- Opening Delimiter -

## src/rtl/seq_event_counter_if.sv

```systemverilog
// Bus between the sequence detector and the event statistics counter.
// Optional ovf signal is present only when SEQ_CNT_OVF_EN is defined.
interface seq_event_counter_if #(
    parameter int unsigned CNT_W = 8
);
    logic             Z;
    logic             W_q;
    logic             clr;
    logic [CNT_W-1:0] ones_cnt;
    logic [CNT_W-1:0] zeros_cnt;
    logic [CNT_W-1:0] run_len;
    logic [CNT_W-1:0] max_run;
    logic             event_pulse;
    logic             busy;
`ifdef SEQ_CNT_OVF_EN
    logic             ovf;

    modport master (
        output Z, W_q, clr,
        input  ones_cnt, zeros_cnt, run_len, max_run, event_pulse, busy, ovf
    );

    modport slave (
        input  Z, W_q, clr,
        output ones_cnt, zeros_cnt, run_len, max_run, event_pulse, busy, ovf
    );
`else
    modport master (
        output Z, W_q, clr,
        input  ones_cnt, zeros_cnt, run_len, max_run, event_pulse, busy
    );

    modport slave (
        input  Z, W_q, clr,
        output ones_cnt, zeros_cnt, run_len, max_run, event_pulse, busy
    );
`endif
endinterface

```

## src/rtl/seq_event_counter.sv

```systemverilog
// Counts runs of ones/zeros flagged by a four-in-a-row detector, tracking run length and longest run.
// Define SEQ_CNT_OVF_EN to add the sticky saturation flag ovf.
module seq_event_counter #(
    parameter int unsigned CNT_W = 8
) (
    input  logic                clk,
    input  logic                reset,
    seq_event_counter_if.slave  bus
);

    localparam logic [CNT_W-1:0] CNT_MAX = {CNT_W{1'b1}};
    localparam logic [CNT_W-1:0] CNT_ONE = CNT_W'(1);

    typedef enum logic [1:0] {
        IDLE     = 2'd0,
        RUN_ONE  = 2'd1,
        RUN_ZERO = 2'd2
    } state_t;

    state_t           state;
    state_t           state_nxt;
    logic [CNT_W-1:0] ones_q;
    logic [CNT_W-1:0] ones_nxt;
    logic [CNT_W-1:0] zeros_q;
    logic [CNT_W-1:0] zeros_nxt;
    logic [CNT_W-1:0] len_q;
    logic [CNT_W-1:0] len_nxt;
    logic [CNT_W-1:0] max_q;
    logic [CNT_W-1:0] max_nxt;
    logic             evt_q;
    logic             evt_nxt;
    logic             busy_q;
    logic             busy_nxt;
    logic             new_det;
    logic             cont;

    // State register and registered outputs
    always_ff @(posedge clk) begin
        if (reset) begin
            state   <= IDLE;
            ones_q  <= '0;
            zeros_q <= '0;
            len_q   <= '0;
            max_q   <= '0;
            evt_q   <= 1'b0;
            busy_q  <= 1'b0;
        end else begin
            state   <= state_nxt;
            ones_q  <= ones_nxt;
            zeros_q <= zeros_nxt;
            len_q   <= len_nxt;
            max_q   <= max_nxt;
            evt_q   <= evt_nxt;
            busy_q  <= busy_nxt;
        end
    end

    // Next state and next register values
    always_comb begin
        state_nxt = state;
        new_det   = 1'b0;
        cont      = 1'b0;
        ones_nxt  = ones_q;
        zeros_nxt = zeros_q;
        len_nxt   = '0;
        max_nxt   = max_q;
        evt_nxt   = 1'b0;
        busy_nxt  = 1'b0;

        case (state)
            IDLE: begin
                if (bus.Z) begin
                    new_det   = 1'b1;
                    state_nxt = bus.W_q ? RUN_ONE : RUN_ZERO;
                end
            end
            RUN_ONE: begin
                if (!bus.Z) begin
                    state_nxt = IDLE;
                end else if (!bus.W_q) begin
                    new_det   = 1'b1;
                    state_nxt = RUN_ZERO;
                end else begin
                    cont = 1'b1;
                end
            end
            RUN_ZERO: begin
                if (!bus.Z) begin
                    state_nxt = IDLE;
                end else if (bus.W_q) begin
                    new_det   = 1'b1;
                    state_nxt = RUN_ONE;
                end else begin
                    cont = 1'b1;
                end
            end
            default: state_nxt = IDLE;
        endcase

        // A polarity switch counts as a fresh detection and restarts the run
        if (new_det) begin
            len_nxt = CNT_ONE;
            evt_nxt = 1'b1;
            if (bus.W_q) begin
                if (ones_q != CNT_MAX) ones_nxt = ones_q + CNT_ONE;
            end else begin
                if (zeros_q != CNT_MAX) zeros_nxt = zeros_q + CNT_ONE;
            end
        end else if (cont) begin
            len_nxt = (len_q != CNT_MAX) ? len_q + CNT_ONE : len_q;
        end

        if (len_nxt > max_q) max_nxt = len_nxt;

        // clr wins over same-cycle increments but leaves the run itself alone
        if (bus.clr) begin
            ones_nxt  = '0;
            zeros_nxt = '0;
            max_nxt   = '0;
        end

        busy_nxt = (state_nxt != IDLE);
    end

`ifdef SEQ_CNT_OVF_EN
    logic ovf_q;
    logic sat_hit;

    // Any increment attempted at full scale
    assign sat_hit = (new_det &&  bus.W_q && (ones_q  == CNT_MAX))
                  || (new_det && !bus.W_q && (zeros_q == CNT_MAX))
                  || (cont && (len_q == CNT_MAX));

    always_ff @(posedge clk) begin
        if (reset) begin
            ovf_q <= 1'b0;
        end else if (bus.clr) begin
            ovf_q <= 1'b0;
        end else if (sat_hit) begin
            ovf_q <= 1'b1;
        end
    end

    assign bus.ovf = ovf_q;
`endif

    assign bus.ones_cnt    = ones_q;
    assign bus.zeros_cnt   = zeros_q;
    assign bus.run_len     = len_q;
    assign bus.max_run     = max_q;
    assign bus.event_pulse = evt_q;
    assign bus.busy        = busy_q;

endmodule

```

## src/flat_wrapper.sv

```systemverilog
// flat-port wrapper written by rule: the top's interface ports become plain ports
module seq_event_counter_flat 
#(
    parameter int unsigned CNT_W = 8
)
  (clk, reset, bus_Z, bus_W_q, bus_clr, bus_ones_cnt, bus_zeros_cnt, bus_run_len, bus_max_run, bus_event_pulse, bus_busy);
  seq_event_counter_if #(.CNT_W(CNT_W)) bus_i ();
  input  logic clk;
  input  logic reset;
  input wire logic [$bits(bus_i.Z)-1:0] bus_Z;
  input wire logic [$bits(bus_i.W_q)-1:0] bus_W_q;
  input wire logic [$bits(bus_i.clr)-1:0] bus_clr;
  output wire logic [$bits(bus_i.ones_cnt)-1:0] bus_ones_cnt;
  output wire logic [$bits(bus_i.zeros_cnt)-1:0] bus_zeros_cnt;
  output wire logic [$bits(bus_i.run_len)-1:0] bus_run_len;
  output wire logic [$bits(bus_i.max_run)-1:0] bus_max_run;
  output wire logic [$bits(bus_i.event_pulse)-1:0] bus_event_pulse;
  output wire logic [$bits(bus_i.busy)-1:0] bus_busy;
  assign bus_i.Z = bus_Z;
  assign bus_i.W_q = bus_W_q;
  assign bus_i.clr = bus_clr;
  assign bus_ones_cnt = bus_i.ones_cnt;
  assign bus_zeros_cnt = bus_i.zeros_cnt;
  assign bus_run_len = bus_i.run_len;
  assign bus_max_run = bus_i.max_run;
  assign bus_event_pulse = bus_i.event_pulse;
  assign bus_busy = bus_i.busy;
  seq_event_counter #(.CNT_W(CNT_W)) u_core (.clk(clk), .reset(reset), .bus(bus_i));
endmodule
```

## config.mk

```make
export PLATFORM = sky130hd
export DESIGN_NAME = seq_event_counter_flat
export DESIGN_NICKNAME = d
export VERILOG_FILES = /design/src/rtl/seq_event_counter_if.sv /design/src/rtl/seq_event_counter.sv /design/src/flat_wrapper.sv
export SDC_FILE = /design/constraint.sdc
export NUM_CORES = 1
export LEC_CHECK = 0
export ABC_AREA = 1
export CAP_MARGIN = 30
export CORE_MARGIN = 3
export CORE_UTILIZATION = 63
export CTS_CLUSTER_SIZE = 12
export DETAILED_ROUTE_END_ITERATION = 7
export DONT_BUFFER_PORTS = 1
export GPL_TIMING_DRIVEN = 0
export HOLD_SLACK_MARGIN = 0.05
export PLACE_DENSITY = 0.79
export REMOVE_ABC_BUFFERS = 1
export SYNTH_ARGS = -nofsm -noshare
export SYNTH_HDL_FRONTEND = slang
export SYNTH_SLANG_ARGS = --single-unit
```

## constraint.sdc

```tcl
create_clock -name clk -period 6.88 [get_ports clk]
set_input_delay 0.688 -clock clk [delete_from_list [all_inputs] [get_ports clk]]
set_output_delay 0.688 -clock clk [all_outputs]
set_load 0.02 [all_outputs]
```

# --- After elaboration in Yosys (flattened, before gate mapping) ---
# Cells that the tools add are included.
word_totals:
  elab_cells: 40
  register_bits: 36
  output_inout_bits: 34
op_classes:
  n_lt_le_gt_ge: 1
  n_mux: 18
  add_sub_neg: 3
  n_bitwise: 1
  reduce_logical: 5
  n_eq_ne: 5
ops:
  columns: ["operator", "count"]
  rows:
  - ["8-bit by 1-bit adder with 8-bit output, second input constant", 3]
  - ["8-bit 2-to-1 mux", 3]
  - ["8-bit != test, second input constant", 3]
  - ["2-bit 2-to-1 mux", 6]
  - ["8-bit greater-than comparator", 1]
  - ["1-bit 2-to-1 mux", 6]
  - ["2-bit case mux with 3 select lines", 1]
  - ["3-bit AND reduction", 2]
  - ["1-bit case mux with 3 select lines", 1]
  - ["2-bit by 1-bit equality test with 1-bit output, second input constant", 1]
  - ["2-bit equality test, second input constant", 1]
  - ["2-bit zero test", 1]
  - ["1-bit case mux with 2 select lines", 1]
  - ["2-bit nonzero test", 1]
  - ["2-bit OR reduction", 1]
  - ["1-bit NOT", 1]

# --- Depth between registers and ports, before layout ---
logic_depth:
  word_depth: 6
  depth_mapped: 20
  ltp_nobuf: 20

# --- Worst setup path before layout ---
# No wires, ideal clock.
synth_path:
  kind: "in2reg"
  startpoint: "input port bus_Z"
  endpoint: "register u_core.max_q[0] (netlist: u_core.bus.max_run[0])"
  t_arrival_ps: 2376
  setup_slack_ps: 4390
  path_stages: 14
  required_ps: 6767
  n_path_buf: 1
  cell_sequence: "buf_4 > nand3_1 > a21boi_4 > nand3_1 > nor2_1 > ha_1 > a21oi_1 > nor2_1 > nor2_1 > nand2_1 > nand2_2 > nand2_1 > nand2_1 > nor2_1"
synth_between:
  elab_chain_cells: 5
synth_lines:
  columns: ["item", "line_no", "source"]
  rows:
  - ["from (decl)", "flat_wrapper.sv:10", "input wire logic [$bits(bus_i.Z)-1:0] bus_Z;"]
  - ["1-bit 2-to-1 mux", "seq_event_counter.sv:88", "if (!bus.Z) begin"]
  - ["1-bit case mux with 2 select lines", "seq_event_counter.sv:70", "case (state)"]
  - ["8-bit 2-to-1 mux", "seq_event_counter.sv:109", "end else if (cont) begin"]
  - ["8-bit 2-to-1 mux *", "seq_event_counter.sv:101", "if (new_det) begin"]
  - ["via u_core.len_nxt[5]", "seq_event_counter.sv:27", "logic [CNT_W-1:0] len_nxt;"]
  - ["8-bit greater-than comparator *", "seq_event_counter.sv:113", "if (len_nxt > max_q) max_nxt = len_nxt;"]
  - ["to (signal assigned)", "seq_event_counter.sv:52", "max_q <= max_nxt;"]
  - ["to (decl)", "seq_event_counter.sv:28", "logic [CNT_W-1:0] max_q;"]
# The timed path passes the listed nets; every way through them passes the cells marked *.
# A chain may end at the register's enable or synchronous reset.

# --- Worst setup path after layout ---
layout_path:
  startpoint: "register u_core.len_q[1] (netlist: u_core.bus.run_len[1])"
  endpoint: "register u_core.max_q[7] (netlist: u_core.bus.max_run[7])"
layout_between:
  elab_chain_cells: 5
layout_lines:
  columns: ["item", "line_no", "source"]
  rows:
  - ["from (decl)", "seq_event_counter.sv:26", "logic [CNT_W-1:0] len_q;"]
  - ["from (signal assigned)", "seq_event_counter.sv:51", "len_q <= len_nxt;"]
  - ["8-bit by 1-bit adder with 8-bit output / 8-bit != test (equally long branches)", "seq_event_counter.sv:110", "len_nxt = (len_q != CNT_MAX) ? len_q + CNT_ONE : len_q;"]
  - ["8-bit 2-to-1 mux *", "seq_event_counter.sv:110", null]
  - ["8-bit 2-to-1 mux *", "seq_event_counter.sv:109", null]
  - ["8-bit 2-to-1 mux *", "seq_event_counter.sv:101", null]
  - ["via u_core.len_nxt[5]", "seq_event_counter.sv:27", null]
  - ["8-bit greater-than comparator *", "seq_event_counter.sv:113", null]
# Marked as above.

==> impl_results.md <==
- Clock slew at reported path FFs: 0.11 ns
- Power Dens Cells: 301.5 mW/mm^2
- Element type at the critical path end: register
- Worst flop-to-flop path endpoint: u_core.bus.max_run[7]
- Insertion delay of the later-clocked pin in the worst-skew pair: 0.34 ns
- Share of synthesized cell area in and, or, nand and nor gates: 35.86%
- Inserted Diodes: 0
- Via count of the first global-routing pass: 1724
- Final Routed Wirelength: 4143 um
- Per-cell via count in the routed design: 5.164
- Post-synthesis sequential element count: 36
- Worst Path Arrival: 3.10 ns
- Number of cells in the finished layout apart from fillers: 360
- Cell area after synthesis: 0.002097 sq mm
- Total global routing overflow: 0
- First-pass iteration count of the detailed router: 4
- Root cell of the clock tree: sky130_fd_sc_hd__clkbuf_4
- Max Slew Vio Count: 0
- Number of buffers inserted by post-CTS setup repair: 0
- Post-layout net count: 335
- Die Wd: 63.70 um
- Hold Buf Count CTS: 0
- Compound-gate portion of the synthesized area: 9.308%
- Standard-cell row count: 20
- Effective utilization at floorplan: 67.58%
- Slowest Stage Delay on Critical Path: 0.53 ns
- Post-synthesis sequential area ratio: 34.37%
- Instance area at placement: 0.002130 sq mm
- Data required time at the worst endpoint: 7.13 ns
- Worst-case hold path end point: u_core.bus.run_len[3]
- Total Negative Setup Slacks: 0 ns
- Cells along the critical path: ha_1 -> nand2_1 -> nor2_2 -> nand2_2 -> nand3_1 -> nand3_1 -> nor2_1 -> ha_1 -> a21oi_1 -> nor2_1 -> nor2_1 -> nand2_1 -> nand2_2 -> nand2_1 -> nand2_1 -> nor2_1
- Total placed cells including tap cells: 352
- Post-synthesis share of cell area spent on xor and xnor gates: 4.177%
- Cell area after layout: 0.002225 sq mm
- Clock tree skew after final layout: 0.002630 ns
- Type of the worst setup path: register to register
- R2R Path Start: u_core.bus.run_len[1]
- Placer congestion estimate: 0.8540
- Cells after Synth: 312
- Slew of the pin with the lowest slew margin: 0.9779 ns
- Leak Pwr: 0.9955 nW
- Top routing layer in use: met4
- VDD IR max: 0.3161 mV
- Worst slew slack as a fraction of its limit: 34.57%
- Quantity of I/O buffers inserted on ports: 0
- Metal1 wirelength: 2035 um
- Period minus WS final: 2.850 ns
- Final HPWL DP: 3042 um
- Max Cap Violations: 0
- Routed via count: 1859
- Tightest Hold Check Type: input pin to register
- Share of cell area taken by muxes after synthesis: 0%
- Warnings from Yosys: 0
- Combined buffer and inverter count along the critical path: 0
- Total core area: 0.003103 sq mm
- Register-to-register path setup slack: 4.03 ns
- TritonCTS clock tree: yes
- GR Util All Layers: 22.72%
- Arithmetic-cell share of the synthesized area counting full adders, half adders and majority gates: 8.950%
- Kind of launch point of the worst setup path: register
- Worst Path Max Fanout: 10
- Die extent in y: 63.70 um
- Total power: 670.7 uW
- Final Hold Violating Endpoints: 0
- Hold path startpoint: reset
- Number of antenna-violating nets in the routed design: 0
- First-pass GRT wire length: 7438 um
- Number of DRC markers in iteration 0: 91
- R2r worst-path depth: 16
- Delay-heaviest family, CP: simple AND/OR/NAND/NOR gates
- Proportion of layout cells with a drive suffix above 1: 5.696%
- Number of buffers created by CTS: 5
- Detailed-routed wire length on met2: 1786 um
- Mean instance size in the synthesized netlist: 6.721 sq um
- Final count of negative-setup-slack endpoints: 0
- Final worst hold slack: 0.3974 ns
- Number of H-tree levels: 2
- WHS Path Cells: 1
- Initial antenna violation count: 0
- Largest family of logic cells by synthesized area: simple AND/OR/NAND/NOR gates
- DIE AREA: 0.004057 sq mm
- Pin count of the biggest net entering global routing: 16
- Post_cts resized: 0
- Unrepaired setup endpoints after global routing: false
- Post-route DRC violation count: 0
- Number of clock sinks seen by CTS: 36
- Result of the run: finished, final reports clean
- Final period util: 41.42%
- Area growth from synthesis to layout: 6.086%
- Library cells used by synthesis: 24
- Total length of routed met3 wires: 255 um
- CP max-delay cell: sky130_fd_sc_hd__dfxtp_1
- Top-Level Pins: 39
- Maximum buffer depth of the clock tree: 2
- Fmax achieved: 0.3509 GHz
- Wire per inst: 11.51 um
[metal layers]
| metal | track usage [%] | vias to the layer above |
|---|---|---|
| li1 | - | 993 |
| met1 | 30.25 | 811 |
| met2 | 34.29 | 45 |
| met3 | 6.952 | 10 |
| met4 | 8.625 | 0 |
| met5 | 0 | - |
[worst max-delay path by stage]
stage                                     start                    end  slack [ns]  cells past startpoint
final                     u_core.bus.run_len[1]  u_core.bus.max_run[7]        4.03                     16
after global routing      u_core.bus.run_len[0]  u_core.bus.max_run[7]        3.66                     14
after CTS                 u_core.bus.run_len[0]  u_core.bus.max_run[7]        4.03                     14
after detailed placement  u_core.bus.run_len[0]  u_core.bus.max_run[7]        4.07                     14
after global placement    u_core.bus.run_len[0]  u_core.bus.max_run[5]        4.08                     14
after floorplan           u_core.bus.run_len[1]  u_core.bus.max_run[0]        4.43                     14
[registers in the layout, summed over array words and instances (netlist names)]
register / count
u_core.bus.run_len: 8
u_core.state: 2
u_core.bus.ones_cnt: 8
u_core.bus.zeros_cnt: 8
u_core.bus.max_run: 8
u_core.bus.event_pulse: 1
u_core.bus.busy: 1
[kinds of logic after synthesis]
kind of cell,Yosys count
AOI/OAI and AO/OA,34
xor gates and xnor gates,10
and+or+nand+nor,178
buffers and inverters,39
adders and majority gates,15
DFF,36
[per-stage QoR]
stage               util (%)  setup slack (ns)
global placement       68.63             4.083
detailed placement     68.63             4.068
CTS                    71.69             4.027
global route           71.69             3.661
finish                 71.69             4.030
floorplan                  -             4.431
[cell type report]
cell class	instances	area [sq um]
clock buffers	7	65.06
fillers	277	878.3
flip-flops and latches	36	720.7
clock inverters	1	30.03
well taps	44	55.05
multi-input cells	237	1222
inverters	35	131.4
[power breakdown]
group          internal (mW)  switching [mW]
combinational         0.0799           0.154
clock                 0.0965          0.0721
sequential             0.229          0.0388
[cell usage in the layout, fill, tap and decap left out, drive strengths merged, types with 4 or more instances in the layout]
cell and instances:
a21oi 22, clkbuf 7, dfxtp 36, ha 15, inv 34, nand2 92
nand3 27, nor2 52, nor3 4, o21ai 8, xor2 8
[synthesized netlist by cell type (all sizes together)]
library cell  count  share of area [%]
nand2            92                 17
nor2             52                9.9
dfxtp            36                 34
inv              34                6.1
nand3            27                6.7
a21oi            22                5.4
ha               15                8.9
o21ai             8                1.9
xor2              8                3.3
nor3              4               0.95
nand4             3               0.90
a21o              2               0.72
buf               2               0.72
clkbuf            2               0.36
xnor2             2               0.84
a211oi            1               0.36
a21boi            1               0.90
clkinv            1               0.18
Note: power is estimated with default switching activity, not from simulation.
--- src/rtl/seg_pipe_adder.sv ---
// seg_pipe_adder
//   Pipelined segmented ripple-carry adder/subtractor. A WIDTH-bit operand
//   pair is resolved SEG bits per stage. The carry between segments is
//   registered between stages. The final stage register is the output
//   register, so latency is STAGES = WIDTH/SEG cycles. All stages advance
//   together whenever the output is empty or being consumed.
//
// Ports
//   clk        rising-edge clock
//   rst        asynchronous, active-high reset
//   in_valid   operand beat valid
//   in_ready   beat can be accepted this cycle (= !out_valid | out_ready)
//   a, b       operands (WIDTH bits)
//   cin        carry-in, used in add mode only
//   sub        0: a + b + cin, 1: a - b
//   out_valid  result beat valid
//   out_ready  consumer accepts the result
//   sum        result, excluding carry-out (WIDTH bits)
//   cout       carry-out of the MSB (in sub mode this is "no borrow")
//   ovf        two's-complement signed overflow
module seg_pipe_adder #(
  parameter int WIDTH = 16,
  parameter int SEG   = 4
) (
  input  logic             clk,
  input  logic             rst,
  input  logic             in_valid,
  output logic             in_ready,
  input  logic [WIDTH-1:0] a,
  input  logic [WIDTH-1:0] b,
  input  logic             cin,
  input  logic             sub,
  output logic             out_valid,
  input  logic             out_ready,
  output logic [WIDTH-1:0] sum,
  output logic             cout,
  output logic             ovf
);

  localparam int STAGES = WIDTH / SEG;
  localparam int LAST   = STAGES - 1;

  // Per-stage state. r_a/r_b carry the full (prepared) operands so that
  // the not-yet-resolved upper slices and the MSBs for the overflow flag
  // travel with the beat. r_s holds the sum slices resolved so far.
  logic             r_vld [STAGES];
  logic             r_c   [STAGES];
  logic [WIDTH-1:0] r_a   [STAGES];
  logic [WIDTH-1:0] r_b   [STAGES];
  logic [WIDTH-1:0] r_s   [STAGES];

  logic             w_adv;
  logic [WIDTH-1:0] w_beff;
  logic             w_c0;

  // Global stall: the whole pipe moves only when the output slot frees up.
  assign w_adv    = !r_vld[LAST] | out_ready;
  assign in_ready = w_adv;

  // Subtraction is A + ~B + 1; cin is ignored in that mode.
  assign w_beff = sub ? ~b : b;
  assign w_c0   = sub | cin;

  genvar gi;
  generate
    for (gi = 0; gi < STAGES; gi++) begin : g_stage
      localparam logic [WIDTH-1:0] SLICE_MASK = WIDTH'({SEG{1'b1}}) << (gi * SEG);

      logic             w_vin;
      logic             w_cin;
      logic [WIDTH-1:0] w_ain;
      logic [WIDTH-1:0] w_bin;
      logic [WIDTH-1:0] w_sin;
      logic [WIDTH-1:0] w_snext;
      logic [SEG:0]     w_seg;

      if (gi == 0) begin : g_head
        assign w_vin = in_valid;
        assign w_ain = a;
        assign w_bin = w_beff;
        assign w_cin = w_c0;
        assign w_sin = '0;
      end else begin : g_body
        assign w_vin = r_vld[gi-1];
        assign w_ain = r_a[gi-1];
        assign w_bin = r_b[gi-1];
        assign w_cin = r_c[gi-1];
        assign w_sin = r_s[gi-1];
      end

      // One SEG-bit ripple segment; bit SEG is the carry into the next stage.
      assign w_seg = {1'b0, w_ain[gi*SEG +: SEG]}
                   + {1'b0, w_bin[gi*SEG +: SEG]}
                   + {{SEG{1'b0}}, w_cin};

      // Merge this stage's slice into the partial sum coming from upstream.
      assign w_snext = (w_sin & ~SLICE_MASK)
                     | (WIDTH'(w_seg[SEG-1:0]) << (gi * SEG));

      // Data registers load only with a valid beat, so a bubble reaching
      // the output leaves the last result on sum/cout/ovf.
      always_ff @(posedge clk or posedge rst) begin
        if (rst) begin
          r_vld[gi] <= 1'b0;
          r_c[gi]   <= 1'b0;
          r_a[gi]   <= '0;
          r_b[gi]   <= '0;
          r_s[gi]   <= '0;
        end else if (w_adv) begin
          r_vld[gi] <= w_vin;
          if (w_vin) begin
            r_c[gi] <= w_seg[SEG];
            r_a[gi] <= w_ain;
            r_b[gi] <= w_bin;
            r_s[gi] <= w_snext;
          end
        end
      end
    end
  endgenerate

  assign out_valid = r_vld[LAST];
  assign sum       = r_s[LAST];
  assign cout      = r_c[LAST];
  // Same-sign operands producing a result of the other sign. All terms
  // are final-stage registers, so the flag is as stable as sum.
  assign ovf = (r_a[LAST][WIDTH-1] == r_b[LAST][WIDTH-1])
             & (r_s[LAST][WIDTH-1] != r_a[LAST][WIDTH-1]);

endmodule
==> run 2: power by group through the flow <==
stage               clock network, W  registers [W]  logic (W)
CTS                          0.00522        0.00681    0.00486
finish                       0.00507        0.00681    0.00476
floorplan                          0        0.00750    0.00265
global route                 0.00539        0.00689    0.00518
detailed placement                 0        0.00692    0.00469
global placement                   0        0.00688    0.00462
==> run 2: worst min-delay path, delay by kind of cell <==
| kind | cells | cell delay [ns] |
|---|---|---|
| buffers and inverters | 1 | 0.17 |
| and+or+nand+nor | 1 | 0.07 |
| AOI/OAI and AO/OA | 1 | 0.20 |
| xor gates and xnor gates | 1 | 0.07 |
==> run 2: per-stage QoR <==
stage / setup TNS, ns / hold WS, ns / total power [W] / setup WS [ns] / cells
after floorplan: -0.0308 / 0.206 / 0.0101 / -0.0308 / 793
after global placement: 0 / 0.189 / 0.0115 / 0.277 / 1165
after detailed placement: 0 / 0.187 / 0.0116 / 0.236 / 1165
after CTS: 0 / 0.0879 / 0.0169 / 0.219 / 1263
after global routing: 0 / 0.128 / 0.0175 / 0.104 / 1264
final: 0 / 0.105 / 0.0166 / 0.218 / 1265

- Closing Delimiter -

> Task to complete
Search the records for the word "through". Copy every line that has it.

> Exercise solution
# The timed path passes the listed nets; every way through them passes the cells marked *.
==> run 2: power by group through the flow <==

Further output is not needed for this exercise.